Add support for RIP relative addresses on x86_64.

courgette/disassembler_win32_x64.cc

 // Copyright 2013 The Chromium Authors. All rights reserved.
 // Use of this source code is governed by a BSD-style license that can be
 // found in the LICENSE file.
 
 #include "courgette/disassembler_win32_x64.h"
 
 #include <algorithm>
 #include <string>
 #include <vector>
 
@@ skipping 444 matching lines @@
       }
     }
 
     //while (abs32_pos != abs32_locations_.end() && *abs32_pos < current_rva)
     //  ++abs32_pos;
 
     // Heuristic discovery of rel32 locations in instruction stream: are the
     // next few bytes the start of an instruction containing a rel32
     // addressing mode?
     const uint8* rel32 = NULL;
+    bool is_rip_relative = false;
 
     if (p + 5 <= end_pointer) {
-      if (*p == 0xE8 || *p == 0xE9) {  // jmp rel32 and call rel32
+      if (*p == 0xE8 || *p == 0xE9)  // jmp rel32 and call rel32
         rel32 = p + 1;
+    }
+    if (p + 6 <= end_pointer) {
+      if (*p == 0x0F && (*(p + 1) & 0xF0) == 0x80) {  // Jcc long form
+        if (p[1] != 0x8A && p[1] != 0x8B)  // JPE/JPO unlikely
+          rel32 = p + 2;
+      } else if (*p == 0xFF && (*(p + 1) == 0x15 || *(p + 1) == 0x25)) {
+        // rip relative call/jmp
+        rel32 = p + 2;
+        is_rip_relative = true;
       }
     }
-    if (p + 6 <= end_pointer) {
-      if (*p == 0x0F  &&  (*(p+1) & 0xF0) == 0x80) {  // Jcc long form
-        if (p[1] != 0x8A && p[1] != 0x8B)  // JPE/JPO unlikely
-          rel32 = p + 2;
+    if (p + 7 <= end_pointer) {
+      if ((*p & 0xFB) == 0x48 && *(p + 1) == 0x8D &&
+          (*(p + 2) & 0xC7) == 0x05) {
+        // rip relative lea
+        rel32 = p + 3;
+        is_rip_relative = true;
+      } else if ((*p & 0xFB) == 0x48 && *(p + 1) == 0x8B &&
+                 (*(p + 2) & 0xC7) == 0x05) {
+        // rip relative mov
+        rel32 = p + 3;
+        is_rip_relative = true;
       }
     }
+
     if (rel32) {
       RVA rel32_rva = static_cast<RVA>(rel32 - adjust_pointer_to_rva);
 
       // Is there an abs32 reloc overlapping the candidate?

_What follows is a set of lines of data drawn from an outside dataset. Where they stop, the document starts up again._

This is an optimization exercise on Yosys and OpenROAD, whose aim is small area, not a production implementation. In this exercise RTL edits were held to simulation tests only and were not proved equivalent to the original.

==> design/flow/design.v <==
module rgb_to_ycrcb_converter
#(
	parameter DATAIN_WIDTH 	= 32,
	parameter DATAOUT_WIDTH = 32
)
(
	input		clk		,
	input		rst		,
	input      	[DATAIN_WIDTH-1:0]	datain	,
	input             		datain_valid	,
	output	reg		datain_ready			,
	output      	[DATAOUT_WIDTH-1:0]	dataout			,
	output  reg           		dataout_valid ,
	input				dataout_ready
);
	reg [7:0] G0;
	reg [8:0] D1;
	reg [8:0] D2;
	reg [7:0] Y2;
	reg [8:0] Q3;
	reg [8:0] Q4;
	reg v1;
	wire s0;
	rgb_x2 u1 (.a(datain[16]), .b(datain[8]), .y(s0));
	wire c2 = ~datain[16] | datain[8];
	wire s3, c4;
	rgb_fa u5 (.a(~datain[17]), .b(datain[9]), .c(c2), .s(s3), .co(c4));
	wire s6, c7;
	rgb_fa u8 (.a(datain[10]), .b(~datain[18]), .c(c4), .s(s6), .co(c7));
	wire s9, c10;
	rgb_fa u11 (.a(datain[11]), .b(~datain[19]), .c(c7), .s(s9), .co(c10));
	wire s12, c13;
	rgb_fa u14 (.a(datain[12]), .b(~datain[20]), .c(c10), .s(s12), .co(c13));
	wire s15, c16;
	rgb_fa u17 (.a(datain[13]), .b(~datain[21]), .c(c13), .s(s15), .co(c16));
	wire s18, c19;
	rgb_fa u20 (.a(datain[14]), .b(~datain[22]), .c(c16), .s(s18), .co(c19));
	wire s21, c22;
	rgb_fa u23 (.a(datain[15]), .b(~datain[23]), .c(c19), .s(s21), .co(c22));
	wire s24;
	rgb_x2 u25 (.a(datain[16]), .b(datain[24]), .y(s24));
	wire c26 = ~datain[16] | datain[24];
	wire s27, c28;
	rgb_fa u29 (.a(~datain[17]), .b(datain[25]), .c(c26), .s(s27), .co(c28));
	wire s30, c31;
	rgb_fa u32 (.a(~datain[18]), .b(datain[26]), .c(c28), .s(s30), .co(c31));
	wire s33, c34;
	rgb_fa u35 (.a(~datain[19]), .b(datain[27]), .c(c31), .s(s33), .co(c34));
	wire s36, c37;
	rgb_fa u38 (.a(~datain[20]), .b(datain[28]), .c(c34), .s(s36), .co(c37));
	wire s39, c40;
	rgb_fa u41 (.a(~datain[21]), .b(datain[29]), .c(c37), .s(s39), .co(c40));
	wire s42, c43;
	rgb_fa u44 (.a(~datain[22]), .b(datain[30]), .c(c40), .s(s42), .co(c43));
	wire s45, c46;
	rgb_fa u47 (.a(~datain[23]), .b(datain[31]), .c(c43), .s(s45), .co(c46));
	wire s48;
	rgb_x2 u49 (.a(D1[0]), .b(D1[7]), .y(s48));
	wire c50 = ~D1[0] & D1[7];
	wire s51, c52;
	rgb_fa u53 (.a(~D1[1]), .b(D1[4]), .c(D1[8]), .s(s51), .co(c52));
	wire s54, c55;
	assign c55 = c50 & s51;
	wire s57, c58;
	rgb_fa u59 (.a(D1[0]), .b(~D1[2]), .c(D1[5]), .s(s57), .co(c58));
	wire s60, c61;
	assign c61 = (c52 & s57) | (c52 & c55) | (s57 & c55);
	wire s63, c64;
	rgb_fa u65 (.a(D1[1]), .b(~D1[3]), .c(D1[6]), .s(s63), .co(c64));
	wire s66, c67;
	assign c67 = (c58 & s63) | (c58 & c61) | (s63 & c61);
	wire s69, c70;
	rgb_fa u71 (.a(D1[0]), .b(D1[2]), .c(D1[7]), .s(s69), .co(c70));
	wire s72, c73;
	rgb_fa u74 (.a(~D1[4]), .b(s69), .c(c64), .s(s72), .co(c73));
	wire s75, c76;
	assign c76 = s72 & c67;
	wire s78, c79;
	rgb_fa u80 (.a(D1[1]), .b(D1[3]), .c(D1[8]), .s(s78), .co(c79));
	wire s81, c82;
	rgb_fa u83 (.a(~D1[5]), .b(c70), .c(s78), .s(s81), .co(c82));
	wire s84, c85;
	rgb_fa u86 (.a(c73), .b(s81), .c(c76), .s(s84), .co(c85));
	wire s87, c88;
	rgb_fa u89 (.a(~D2[3]), .b(D2[5]), .c(D2[5]), .s(s87), .co(c88));
	wire s90, c91;
	rgb_fa u92 (.a(~D2[2]), .b(D2[6]), .c(c88), .s(s90), .co(c91));
	wire s93;
	rgb_x2 u94 (.a(s87), .b(s90), .y(s93));
	wire c95 = ~s87 & ~s90;
	wire s96, c97;
	rgb_fa u98 (.a(D2[1]), .b(~D2[3]), .c(~D2[5]), .s(s96), .co(c97));
	wire s99, c100;
	rgb_fa u101 (.a(D2[7]), .b(s96), .c(c91), .s(s99), .co(c100));
	wire s102;
	rgb_x2 u103 (.a(c95), .b(s99), .y(s102));
	wire c104 = c95 | ~s99;
	wire s105, c106;
	rgb_fa u107 (.a(~D2[2]), .b(D2[4]), .c(D2[6]), .s(s105), .co(c106));
	wire s108, c109;
	rgb_fa u110 (.a(~D2[8]), .b(~c97), .c(s105), .s(s108), .co(c109));
	wire s111, c112;
	rgb_fa u113 (.a(s108), .b(~c100), .c(c104), .s(s111), .co(c112));
	wire s114, c115;
	rgb_fa u116 (.a(D2[0]), .b(D2[5]), .c(D2[7]), .s(s114), .co(c115));
	wire s117, c118;
	rgb_fa u119 (.a(~D2[3]), .b(s114), .c(c106), .s(s117), .co(c118));
	wire s120, c121;
	rgb_fa u122 (.a(c109), .b(s117), .c(c112), .s(s120), .co(c121));
	wire s123;
	rgb_x2 u124 (.a(s111), .b(s120), .y(s123));
	wire c125 = s111 | s120;
	wire s126, c127;
	rgb_fa u128 (.a(D2[1]), .b(D2[6]), .c(D2[8]), .s(s126), .co(c127));
	wire s129, c130;
	rgb_fa u131 (.a(~D2[4]), .b(c115), .c(s126), .s(s129), .co(c130));
	wire s132, c133;
	rgb_fa u134 (.a(c118), .b(s129), .c(c121), .s(s132), .co(c133));
	wire s135, c136;
	assign c136 = c125 & s132;
	wire s138, c139;
	rgb_fa u140 (.a(D2[2]), .b(~D2[5]), .c(D2[7]), .s(s138), .co(c139));
	wire s141, c142;
	rgb_fa u143 (.a(c127), .b(s138), .c(c130), .s(s141), .co(c142));
	wire s144, c145;
	rgb_fa u146 (.a(s141), .b(c133), .c(c136), .s(s144), .co(c145));
	wire s147, c148;
	rgb_fa u149 (.a(D1[2]), .b(D1[4]), .c(D2[3]), .s(s147), .co(c148));
	wire s150, c151;
	rgb_fa u152 (.a(D1[6]), .b(D2[6]), .c(~D2[8]), .s(s150), .co(c151));
	wire s153, c154;
	rgb_fa u155 (.a(c79), .b(s147), .c(c139), .s(s153), .co(c154));
	wire s156, c157;
	rgb_fa u158 (.a(~s150), .b(c82), .c(s153), .s(s156), .co(c157));
	wire s159, c160;
	rgb_fa u161 (.a(c142), .b(s156), .c(c85), .s(s159), .co(c160));
	wire s162, c163;
	rgb_fa u164 (.a(s84), .b(s159), .c(c145), .s(s162), .co(c163));
	wire s165;
	rgb_x2 u166 (.a(s144), .b(s162), .y(s165));
	wire c167 = s144 | s162;
	wire s168, c169;
	rgb_fa u170 (.a(D1[3]), .b(D1[5]), .c(D2[4]), .s(s168), .co(c169));
	wire s171, c172;
	rgb_fa u173 (.a(D1[7]), .b(D2[7]), .c(c151), .s(s171), .co(c172));
	wire s174, c175;
	rgb_fa u176 (.a(c148), .b(s168), .c(c154), .s(s174), .co(c175));
	wire s177, c178;
	rgb_fa u179 (.a(~s171), .b(s174), .c(c157), .s(s177), .co(c178));
	wire s180, c181;
	rgb_fa u182 (.a(s177), .b(c160), .c(c163), .s(s180), .co(c181));
	wire s183, c184;
	rgb_ha u185 (.a(c167), .b(s180), .s(s183), .co(c184));
	wire s186, c187;
	rgb_fa u188 (.a(D1[4]), .b(D1[6]), .c(D2[5]), .s(s186), .co(c187));
	wire s189, c190;
	rgb_fa u191 (.a(~D1[8]), .b(~D2[8]), .c(c169), .s(s189), .co(c190));
	wire s192, c193;
	rgb_fa u194 (.a(s186), .b(~c172), .c(s189), .s(s192), .co(c193));
	wire s195, c196;
	rgb_fa u197 (.a(c175), .b(s192), .c(c178), .s(s195), .co(c196));
	wire s198, c199;
	rgb_fa u200 (.a(s195), .b(c181), .c(c184), .s(s198), .co(c199));
	wire s201, c202;
	rgb_fa u203 (.a(D1[5]), .b(D1[7]), .c(D2[6]), .s(s201), .co(c202));
	wire s204, c205;
	rgb_fa u206 (.a(c187), .b(s201), .c(c190), .s(s204), .co(c205));
	wire s207, c208;
	rgb_fa u209 (.a(c193), .b(s204), .c(c196), .s(s207), .co(c208));
	wire s210, c211;
	rgb_fa u212 (.a(s207), .b(c199), .c(s198), .s(s210), .co(c211));
	wire s213, c214;
	rgb_fa u215 (.a(D1[6]), .b(D1[8]), .c(D2[7]), .s(s213), .co(c214));
	wire s216, c217;
	rgb_fa u218 (.a(c202), .b(s213), .c(c205), .s(s216), .co(c217));
	wire s219, c220;
	rgb_fa u221 (.a(s216), .b(c208), .c(c211), .s(s219), .co(c220));
	wire s222, c223;
	rgb_fa u224 (.a(D1[7]), .b(D2[8]), .c(c214), .s(s222), .co(c223));
	wire s225, c226;
	rgb_fa u227 (.a(s222), .b(c217), .c(c220), .s(s225), .co(c226));
	wire s228, c229;
	rgb_fa u230 (.a(D1[8]), .b(c223), .c(c226), .s(s228), .co(c229));
	wire s231;
	rgb_x2 u232 (.a(G0[0]), .b(s165), .y(s231));
	wire c233 = G0[0] & ~s165;
	wire s234, c235;
	rgb_fa u236 (.a(G0[1]), .b(c233), .c(s183), .s(s234), .co(c235));
	wire s237, c238;
	rgb_fa u239 (.a(G0[2]), .b(c235), .c(~s198), .s(s237), .co(c238));
	wire s240, c241;
	rgb_fa u242 (.a(G0[3]), .b(s210), .c(c238), .s(s240), .co(c241));
	wire s243, c244;
	rgb_fa u245 (.a(G0[4]), .b(s219), .c(c241), .s(s243), .co(c244));
	wire s246, c247;
	rgb_fa u248 (.a(G0[5]), .b(s225), .c(c244), .s(s246), .co(c247));
	wire s249, c250;
	rgb_fa u251 (.a(G0[6]), .b(s228), .c(c247), .s(s249), .co(c250));
	wire s252, c253;
	rgb_fa u254 (.a(G0[7]), .b(~c229), .c(c250), .s(s252), .co(c253));
	wire s255 = c229 ^ c253;
	wire s256;
	rgb_x2 u257 (.a(D1[0]), .b(s165), .y(s256));
	wire c258 = D1[0] | s165;
	wire s259, c260;
	rgb_fa u261 (.a(D1[1]), .b(c258), .c(~s183), .s(s259), .co(c260));
	wire s262, c263;
	rgb_fa u264 (.a(D1[2]), .b(s198), .c(c260), .s(s262), .co(c263));
	wire s265, c266;
	rgb_fa u267 (.a(D1[3]), .b(~s210), .c(c263), .s(s265), .co(c266));
	wire s268, c269;
	rgb_fa u270 (.a(D1[4]), .b(~s219), .c(c266), .s(s268), .co(c269));
	wire s271, c272;
	rgb_fa u273 (.a(D1[5]), .b(~s225), .c(c269), .s(s271), .co(c272));
	wire s274, c275;
	rgb_fa u276 (.a(D1[6]), .b(~s228), .c(c272), .s(s274), .co(c275));
	wire s277, c278;
	rgb_fa u279 (.a(D1[7]), .b(c229), .c(c275), .s(s277), .co(c278));
	wire s280 = D1[8] ^ c229 ^ c278;
	wire s281 = ~s280 ^ ~s255;
	wire s282, c283;
	rgb_ha u284 (.a(D2[0]), .b(s165), .s(s282), .co(c283));
	wire s285, c286;
	rgb_fa u287 (.a(D2[1]), .b(c283), .c(~s183), .s(s285), .co(c286));
	wire s288, c289;
	rgb_fa u290 (.a(D2[2]), .b(s198), .c(c286), .s(s288), .co(c289));
	wire s291, c292;
	rgb_fa u293 (.a(D2[3]), .b(~s210), .c(c289), .s(s291), .co(c292));
	wire s294, c295;
	rgb_fa u296 (.a(D2[4]), .b(~s219), .c(c292), .s(s294), .co(c295));
	wire s297, c298;
	rgb_fa u299 (.a(D2[5]), .b(~s225), .c(c295), .s(s297), .co(c298));
	wire s300, c301;
	rgb_fa u302 (.a(D2[6]), .b(~s228), .c(c298), .s(s300), .co(c301));
	wire s303, c304;
	rgb_fa u305 (.a(D2[7]), .b(c229), .c(c301), .s(s303), .co(c304));
	wire s306 = D2[8] ^ c229 ^ c304;
	wire s307 = ~s306 ^ ~s255;
	wire s308, c309;
	rgb_fa u310 (.a(Q3[4]), .b(Q3[7]), .c(~Q3[8]), .s(s308), .co(c309));
	wire s311, c312;
	rgb_fa u313 (.a(Q3[7]), .b(c309), .c(s308), .s(s311), .co(c312));
	wire s314, c315;
	rgb_fa u316 (.a(Q3[3]), .b(Q3[6]), .c(~Q3[8]), .s(s314), .co(c315));
	wire s317, c318;
	rgb_fa u319 (.a(s314), .b(c312), .c(s311), .s(s317), .co(c318));
	wire s320, c321;
	rgb_fa u322 (.a(Q3[4]), .b(Q3[7]), .c(c315), .s(s320), .co(c321));
	wire s323, c324;
	rgb_fa u325 (.a(s320), .b(c318), .c(s317), .s(s323), .co(c324));
	wire s326, c327;
	rgb_fa u328 (.a(Q3[5]), .b(~Q3[8]), .c(c321), .s(s326), .co(c327));
	wire s329, c330;
	assign c330 = (s326 & c324) | (s326 & s323) | (c324 & s323);
	wire s332, c333;
	rgb_fa u334 (.a(Q3[0]), .b(Q3[6]), .c(c327), .s(s332), .co(c333));
	wire s335, c336;
	assign c336 = s332 & c330;
	wire s338, c339;
	rgb_fa u340 (.a(~Q3[1]), .b(Q3[7]), .c(c333), .s(s338), .co(c339));
	wire s341, c342;
	assign c342 = s338 & c336;
	wire s344, c345;
	rgb_fa u346 (.a(Q3[2]), .b(Q3[8]), .c(~c339), .s(s344), .co(c345));
	wire s347;
	rgb_x2 u348 (.a(s344), .b(c342), .y(s347));
	wire c349 = ~s344 | c342;
	wire s350, c351;
	rgb_fa u352 (.a(Q3[0]), .b(Q3[3]), .c(c345), .s(s350), .co(c351));
	wire s353;
	rgb_x2 u354 (.a(c349), .b(s350), .y(s353));
	wire c355 = c349 | ~s350;
	wire s356, c357;
	rgb_fa u358 (.a(~Q3[1]), .b(Q3[4]), .c(c351), .s(s356), .co(c357));
	wire s359;
	rgb_x2 u360 (.a(c355), .b(s356), .y(s359));
	wire c361 = c355 | ~s356;
	wire s362, c363;
	rgb_fa u364 (.a(~Q3[2]), .b(Q3[5]), .c(c357), .s(s362), .co(c363));
	wire s365;
	rgb_x2 u366 (.a(c361), .b(s362), .y(s365));
	wire c367 = c361 | ~s362;
	wire s368, c369;
	rgb_fa u370 (.a(~Q3[3]), .b(Q3[6]), .c(c363), .s(s368), .co(c369));
	wire s371;
	rgb_x2 u372 (.a(c367), .b(s368), .y(s371));
	wire c373 = c367 | ~s368;
	wire s374, c375;
	rgb_fa u376 (.a(~Q3[4]), .b(Q3[7]), .c(c369), .s(s374), .co(c375));
	wire s377;
	rgb_x2 u378 (.a(c373), .b(s374), .y(s377));
	wire c379 = c373 | ~s374;
	wire s380, c381;
	rgb_fa u382 (.a(Q3[5]), .b(Q3[8]), .c(c379), .s(s380), .co(c381));
	wire s383;
	rgb_x2 u384 (.a(c375), .b(s380), .y(s383));
	wire c385 = ~c375 & s380;
	wire s386, c387;
	rgb_fa u388 (.a(Q3[6]), .b(c381), .c(c385), .s(s386), .co(c387));
	wire s389 = Q3[7] ^ c387 ^ s386;
	wire s390;
	rgb_x2 u391 (.a(Q4[0]), .b(Q4[5]), .y(s390));
	wire c392 = ~Q4[0] & Q4[5];
	wire s393, c394;
	assign c394 = (Q4[1] & Q4[7]) | (Q4[1] & ~c392) | (Q4[7] & ~c392);
	wire s396, c397;
	rgb_fa u398 (.a(Q4[2]), .b(~Q4[8]), .c(c394), .s(s396), .co(c397));
	wire s399, c400;
	rgb_fa u401 (.a(Q4[3]), .b(c397), .c(s396), .s(s399), .co(c400));
	wire s402, c403;
	rgb_fa u404 (.a(Q4[4]), .b(c400), .c(s399), .s(s402), .co(c403));
	wire s405, c406;
	rgb_fa u407 (.a(Q4[5]), .b(c403), .c(s402), .s(s405), .co(c406));
	wire s408, c409;
	rgb_fa u410 (.a(~Q4[0]), .b(Q4[6]), .c(c406), .s(s408), .co(c409));
	wire s411;
	rgb_x2 u412 (.a(s405), .b(s408), .y(s411));
	wire c413 = ~s405 & ~s408;
	wire s414, c415;
	rgb_fa u416 (.a(~Q4[1]), .b(Q4[7]), .c(c409), .s(s414), .co(c415));
	wire s417;
	rgb_x2 u418 (.a(c413), .b(s414), .y(s417));
	wire c419 = c413 & ~s414;
	wire s420, c421;
	rgb_fa u422 (.a(Q4[2]), .b(Q4[8]), .c(c419), .s(s420), .co(c421));
	wire s423;
	rgb_x2 u424 (.a(c415), .b(s420), .y(s423));
	wire c425 = ~c415 | s420;
	wire s426, c427;
	rgb_fa u428 (.a(Q4[3]), .b(c421), .c(c425), .s(s426), .co(c427));
	wire s429, c430;
	rgb_fa u431 (.a(Q4[4]), .b(c427), .c(s426), .s(s429), .co(c430));
	wire s432, c433;
	rgb_fa u434 (.a(Q4[5]), .b(c430), .c(s429), .s(s432), .co(c433));
	wire s435, c436;
	rgb_fa u437 (.a(Q4[6]), .b(c433), .c(s432), .s(s435), .co(c436));
	wire s438, c439;
	rgb_fa u440 (.a(Q4[7]), .b(c436), .c(s435), .s(s438), .co(c439));
	wire s441 = Q4[8] ^ c439 ^ s438;
	always @(posedge clk) begin
		G0 <= {datain[23], datain[22], datain[21], datain[20], datain[19], datain[18], datain[17], datain[16]};
		D1 <= {c22, s21, s18, s15, s12, s9, s6, s3, s0};
		D2 <= {c46, s45, s42, s39, s36, s33, s30, s27, s24};
		Y2 <= {s252, s249, s246, s243, s240, s237, s234, s231};
		Q3 <= {s281, s277, s274, s271, s268, s265, s262, s259, s256};
		Q4 <= {s307, s303, s300, s297, s294, s291, s288, s285, s282};
		if (rst) begin
			datain_ready <= 1'b0; v1 <= 1'b0; dataout_valid <= 1'b0;
		end else begin
			datain_ready <= dataout_ready; v1 <= datain_valid; dataout_valid <= v1;
		end
	end
	assign dataout = {Y2 ^ 8'b00000001, {s389, s386, s383, s377, s371, s365, s359, s353} ^ 8'b01100000, {s441, s438, s435, s432, s429, s426, s423, s417} ^ 8'b01111101, 8'h00};
endmodule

       while (abs32_pos != abs32_locations_.end() && *abs32_pos < rel32_rva - 3)
         ++abs32_pos;
       // Now: (*abs32_pos > rel32_rva - 4) i.e. the lowest addressed 4-byte
       // region that could overlap rel32_rva.
       if (abs32_pos != abs32_locations_.end()) {
         if (*abs32_pos < rel32_rva + 4) {
           // Beginning of abs32 reloc is before end of rel32 reloc so they
           // overlap.  Skip four bytes past the abs32 reloc.
           p += (*abs32_pos + 4) - current_rva;
           continue;
         }
       }
 
       RVA target_rva = rel32_rva + 4 + Read32LittleEndian(rel32);
       // To be valid, rel32 target must be within image, and within this
       // section.
       if (IsValidRVA(target_rva) &&
-          start_rva <= target_rva && target_rva < end_rva) {
+          (is_rip_relative ||
+           (start_rva <= target_rva && target_rva < end_rva))) {
         rel32_locations_.push_back(rel32_rva);
 #if COURGETTE_HISTOGRAM_TARGETS
         ++rel32_target_rvas_[target_rva];
 #endif
         p = rel32 + 4;
         continue;
       }
     }
     p += 1;
   }
@@ skipping 211 matching lines @@
     directory->size_ = static_cast<uint32>(size);
     return true;
   } else {
     directory->address_ = 0;
     directory->size_ = 0;
     return true;
   }
 }
 
 }  // namespace courgette